It is becoming increasingly difficult to keep pace with the rapid changes AI is bringing to the tax world. Just this week, KPMG announced a partnership with Anthropic to embed Claude into its tax and advisory platforms, the first time one of the Big Four firms will integrate a generative AI tool so deeply into its core systems. Only a week earlier, HMRC announced a deal with Quantexa to deploy AI technology to improve customer service while also enhancing its ability to detect errors and fraud more efficiently. In fact, tax authorities are rapidly becoming some of the largest users of AI globally. So what does this mean for taxpayers? One thing is clear: both individuals and businesses will need to consider the significantly enhanced access to, and analysis of, data that tax authorities will now have at their disposal. Tasks that previously required teams of people manually reviewing tax returns to identify anomalies can now be performed in a fraction of the time across vastly larger populations of taxpayers. Inevitably, this is likely to increase the number and sophistication of tax audits. Greater transparency and data analysis capabilities will also help tax authorities tackle the “tax gap”, the difference between expected tax revenue and actual receipts.
AI will allow tax authorities to cross-reference information from multiple sources in ways that were previously impractical. For example, authorities can analyse publicly available social media data to identify inconsistencies between an individual’s reported income and the lifestyle they portray online. The Swedish Tax Agency has already demonstrated the effectiveness of this approach by using already available data to notice patterns and make predictions to target potentially incorrect or fraudulent commuting deduction claims. In its first year alone, the initiative reportedly generated over $4 million in additional tax revenue. To respond to this changing environment, taxpayers themselves can use AI tools to perform “mock audits” on their own data, helping them identify potential risk areas before tax authorities do.
Like many other business functions, tax departments are increasingly embedding AI into their compliance and reporting processes to eliminate repetitive manual work and allow teams to focus on higher-value judgement-based activities. AI solutions can already:
- review and code purchase invoices for indirect tax compliance,
- categorise expense data for tax computations,
- analyse and translate foreign-language tax returns,
- draft technical memoranda,
- support transfer pricing analyses by reviewing intercompany transaction data and benchmarking pricing across jurisdictions, and
- model and manage the significant data requirements arising from OECD Pillar Two global minimum tax rules.
Whilst the uses are numerous, as with any automation initiative, the quality and structure of the underlying data is critical. Businesses investing early in modernising, organising, and standardising their data environments will be best positioned to benefit from AI within the tax function.

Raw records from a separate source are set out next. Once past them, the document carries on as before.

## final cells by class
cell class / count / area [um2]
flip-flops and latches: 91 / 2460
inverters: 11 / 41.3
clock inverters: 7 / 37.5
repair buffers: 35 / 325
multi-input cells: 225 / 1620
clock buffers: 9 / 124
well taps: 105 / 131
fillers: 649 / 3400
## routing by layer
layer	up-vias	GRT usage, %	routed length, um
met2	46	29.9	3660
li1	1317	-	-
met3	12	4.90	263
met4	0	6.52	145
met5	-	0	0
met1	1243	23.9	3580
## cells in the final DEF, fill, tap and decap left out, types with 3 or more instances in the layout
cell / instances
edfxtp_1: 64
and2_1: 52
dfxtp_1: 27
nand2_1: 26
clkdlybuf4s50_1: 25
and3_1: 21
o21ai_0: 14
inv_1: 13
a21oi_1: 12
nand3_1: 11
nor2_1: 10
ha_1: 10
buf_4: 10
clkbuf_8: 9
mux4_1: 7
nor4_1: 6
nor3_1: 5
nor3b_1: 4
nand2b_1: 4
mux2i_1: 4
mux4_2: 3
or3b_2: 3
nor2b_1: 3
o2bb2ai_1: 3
File: src/rtl/led_flow_pkg.sv
// Shared definitions for the flowing-LED sequencer: mode and direction encodings
// plus the default prescaler period used when LED_FLOW_INTERNAL_TICK_EN is defined.
package led_flow_pkg;

    typedef enum logic [1:0] {
        MODE_SHL   = 2'd0,
        MODE_SHR   = 2'd1,
        MODE_PP    = 2'd2,
        MODE_BLINK = 2'd3
    } mode_e;

    typedef enum logic {
        DIR_DOWN = 1'b0,
        DIR_UP   = 1'b1
    } dir_e;

    localparam int DEFAULT_TICK_DIV = 25_000_000;
    localparam int LED_NUM_MIN      = 2;
    localparam int LED_NUM_MAX      = 16;

endpackage
--- config.mk ---
export PLATFORM = sky130hd
export DESIGN_NAME = exp_aoi_capture_flat
export DESIGN_NICKNAME = d
export VERILOG_FILES = /design/src/rtl/exp_aoi_capture_if.sv /design/src/rtl/exp_aoi_capture.sv /design/src/flat_wrapper.sv
export SDC_FILE = /design/constraint.sdc
export NUM_CORES = 1
export LEC_CHECK = 0
export CAP_MARGIN = 40
export CORE_MARGIN = 1.5
export CORE_UTILIZATION = 35
export CTS_CLUSTER_SIZE = 16
export DETAILED_ROUTE_END_ITERATION = 10
export PLACE_DENSITY = 0.67
export SLEW_MARGIN = 0
export SYNTH_ARGS = -nofsm -noshare
export SYNTH_HDL_FRONTEND = slang
export SYNTH_SLANG_ARGS = --single-unit
export TNS_END_PERCENT = 30
--- constraint.sdc ---
create_clock -name clk -period 2.7 [get_ports clk]
set_input_delay 0.54 -clock clk [delete_from_list [all_inputs] [get_ports clk]]
set_output_delay 0.54 -clock clk [all_outputs]
set_load 0.05 [all_outputs]
===== config.mk =====
export PLATFORM = sky130hd
export DESIGN_NAME = mc_control
export DESIGN_NICKNAME = d
export VERILOG_FILES = /design/src/rtl/mc_control.sv
export SDC_FILE = /design/constraint.sdc
export NUM_CORES = 1
export LEC_CHECK = 0
export ABC_CLOCK_PERIOD_IN_PS = 4200
export CAP_MARGIN = 20
export CORE_AREA = 5 5 46 48
export DETAILED_ROUTE_END_ITERATION = 8
export DIE_AREA = 0 0 51 53
export PLACE_DENSITY_LB_ADDON = 0.05
export SLEW_MARGIN = 20
export SYNTH_ARGS = -nofsm -noshare
export SYNTH_HDL_FRONTEND = slang
export SYNTH_SLANG_ARGS = --single-unit

===== constraint.sdc =====
create_clock -name clk -period 4.2 [get_ports clk]
set_input_delay 1.05 -clock clk [delete_from_list [all_inputs] [get_ports clk]]
set_output_delay 1.05 -clock clk [all_outputs]
set_load 0.005 [all_outputs]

AI tools are also increasingly capable of providing instant tax advice. While this may be suitable for lower-risk scenarios, it raises an important question: since an AI tool cannot hold legal liability, who bears the burden when advice is incorrect? The protection and accountability that professional advisory firms provide will continue to carry significant value, perhaps making it even more important for businesses to scrutinise liability caps and engagement terms carefully. There is also the danger of overreliance on AI-generated output without properly verifying the underlying sources or technical accuracy. The consequences of mistakes may not become apparent until years later during a tax audit or dispute. Tax legislation also evolves constantly, and AI tools may not always reflect the latest law, case precedent, or regulatory guidance.

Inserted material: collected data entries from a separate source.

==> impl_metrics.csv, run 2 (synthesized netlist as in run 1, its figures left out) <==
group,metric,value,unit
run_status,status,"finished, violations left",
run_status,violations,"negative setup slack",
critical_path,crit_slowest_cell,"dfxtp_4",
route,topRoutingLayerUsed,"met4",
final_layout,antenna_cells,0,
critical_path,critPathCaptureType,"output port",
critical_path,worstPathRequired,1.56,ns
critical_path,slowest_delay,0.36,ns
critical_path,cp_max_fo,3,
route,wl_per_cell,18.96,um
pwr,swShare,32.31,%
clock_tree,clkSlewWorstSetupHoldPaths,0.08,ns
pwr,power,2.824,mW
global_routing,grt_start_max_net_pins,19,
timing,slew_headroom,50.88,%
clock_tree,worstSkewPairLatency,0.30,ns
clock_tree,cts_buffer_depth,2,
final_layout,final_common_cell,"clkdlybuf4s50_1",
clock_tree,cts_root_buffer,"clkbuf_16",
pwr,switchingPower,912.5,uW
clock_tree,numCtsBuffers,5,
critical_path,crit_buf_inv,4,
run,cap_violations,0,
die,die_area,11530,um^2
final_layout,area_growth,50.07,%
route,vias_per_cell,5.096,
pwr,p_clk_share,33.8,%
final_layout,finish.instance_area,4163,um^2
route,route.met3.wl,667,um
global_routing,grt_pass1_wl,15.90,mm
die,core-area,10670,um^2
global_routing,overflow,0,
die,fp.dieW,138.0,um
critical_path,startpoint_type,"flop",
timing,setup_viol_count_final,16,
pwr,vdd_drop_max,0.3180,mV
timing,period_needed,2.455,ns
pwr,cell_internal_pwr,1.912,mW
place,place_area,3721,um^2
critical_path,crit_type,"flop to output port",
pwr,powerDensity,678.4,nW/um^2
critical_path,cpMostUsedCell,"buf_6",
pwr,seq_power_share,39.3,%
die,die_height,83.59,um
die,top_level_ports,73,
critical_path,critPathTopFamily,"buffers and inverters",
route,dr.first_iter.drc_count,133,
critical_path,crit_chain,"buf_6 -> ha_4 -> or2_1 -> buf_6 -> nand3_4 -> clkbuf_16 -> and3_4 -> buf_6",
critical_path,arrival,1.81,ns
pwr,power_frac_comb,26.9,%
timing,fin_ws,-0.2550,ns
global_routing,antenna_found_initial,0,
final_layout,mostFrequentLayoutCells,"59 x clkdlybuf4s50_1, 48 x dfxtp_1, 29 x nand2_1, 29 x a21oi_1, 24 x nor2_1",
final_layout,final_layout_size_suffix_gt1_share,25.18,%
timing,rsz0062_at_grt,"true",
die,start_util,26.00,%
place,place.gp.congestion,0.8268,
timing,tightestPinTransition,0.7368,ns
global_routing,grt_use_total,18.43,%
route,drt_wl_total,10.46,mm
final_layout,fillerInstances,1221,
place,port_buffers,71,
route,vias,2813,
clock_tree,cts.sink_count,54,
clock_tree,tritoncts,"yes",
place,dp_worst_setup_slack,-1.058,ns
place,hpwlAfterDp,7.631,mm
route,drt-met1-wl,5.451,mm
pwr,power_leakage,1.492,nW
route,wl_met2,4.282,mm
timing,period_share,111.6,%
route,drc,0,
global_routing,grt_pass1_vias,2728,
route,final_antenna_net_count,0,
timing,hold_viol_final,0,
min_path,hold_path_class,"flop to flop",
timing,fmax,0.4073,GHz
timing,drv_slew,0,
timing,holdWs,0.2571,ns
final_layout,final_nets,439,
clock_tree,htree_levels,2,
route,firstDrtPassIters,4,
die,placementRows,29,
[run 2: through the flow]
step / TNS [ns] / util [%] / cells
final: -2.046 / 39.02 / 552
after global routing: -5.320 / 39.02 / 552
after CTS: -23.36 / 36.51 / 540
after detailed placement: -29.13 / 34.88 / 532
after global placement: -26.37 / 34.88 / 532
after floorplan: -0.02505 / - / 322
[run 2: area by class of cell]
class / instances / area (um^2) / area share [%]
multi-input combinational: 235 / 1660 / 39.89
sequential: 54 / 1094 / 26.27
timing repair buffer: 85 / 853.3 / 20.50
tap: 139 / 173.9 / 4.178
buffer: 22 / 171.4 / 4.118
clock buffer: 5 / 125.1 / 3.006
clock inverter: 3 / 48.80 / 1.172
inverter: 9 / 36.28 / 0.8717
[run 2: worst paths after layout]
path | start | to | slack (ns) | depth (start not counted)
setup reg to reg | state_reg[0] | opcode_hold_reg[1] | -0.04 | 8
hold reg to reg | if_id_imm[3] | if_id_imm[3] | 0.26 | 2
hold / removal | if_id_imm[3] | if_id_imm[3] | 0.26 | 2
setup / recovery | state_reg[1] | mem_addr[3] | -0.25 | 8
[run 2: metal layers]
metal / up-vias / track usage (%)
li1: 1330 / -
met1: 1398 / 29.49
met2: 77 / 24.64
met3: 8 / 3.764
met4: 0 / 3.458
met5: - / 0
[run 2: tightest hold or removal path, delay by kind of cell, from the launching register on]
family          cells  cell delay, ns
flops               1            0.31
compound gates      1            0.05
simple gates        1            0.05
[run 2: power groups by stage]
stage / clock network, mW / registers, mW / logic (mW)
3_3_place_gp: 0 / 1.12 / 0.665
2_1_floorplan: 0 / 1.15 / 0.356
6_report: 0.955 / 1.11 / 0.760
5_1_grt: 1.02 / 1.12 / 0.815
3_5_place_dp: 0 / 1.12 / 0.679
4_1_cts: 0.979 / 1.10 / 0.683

Where I personally struggle to see AI having a transformative impact is in the delivery of high-value strategic tax advice itself. For smaller or lower-risk matters, I would feel comfortable relying on an AI-generated response. But where millions of dollars are at stake, experience, judgement, and commercial awareness remain irreplaceable.
This reflects a broader trend emerging across many industries: AI is likely to replace much of the repetitive junior-level work, while experienced professionals remain essential. However, this raises a longer-term challenge for the profession. If junior professionals no longer gain experience through the traditional repetitive processes that historically formed the foundation of their training, how do we develop the next generation of senior tax advisors in 10, 20, or 30 years’ time? The answer may be that junior professionals need exposure to higher-level strategic discussions much earlier in their careers. Developing judgement, critical thinking, and commercial awareness may become far more important than mastering purely mechanical processes.
There are also important cybersecurity and confidentiality concerns. Tax data is among the most commercially sensitive information a business holds, and organisations will need to carefully consider what information is being input into AI systems, where that data is stored, and how it is protected. Businesses will also need robust governance frameworks around the use of AI in the tax function, particularly where AI-generated outputs are used to support tax filings or technical positions. Being able to explain how an AI tool arrived at a conclusion, and demonstrating appropriate human oversight and review, may become increasingly important during audits or disputes with tax authorities. For that reason, human review by appropriately experienced professionals will remain essential.
AI is set to fundamentally reshape the tax profession, particularly in compliance, data analysis, and process efficiency. While it has the potential to reduce administrative burden and improve the quality of insights available to both taxpayers and tax authorities, it is unlikely to eliminate the need for experienced human judgement. The firms and tax functions that succeed will be those that combine strong technical expertise with high-quality data, effective governance, and a thoughtful approach to integrating AI into existing processes.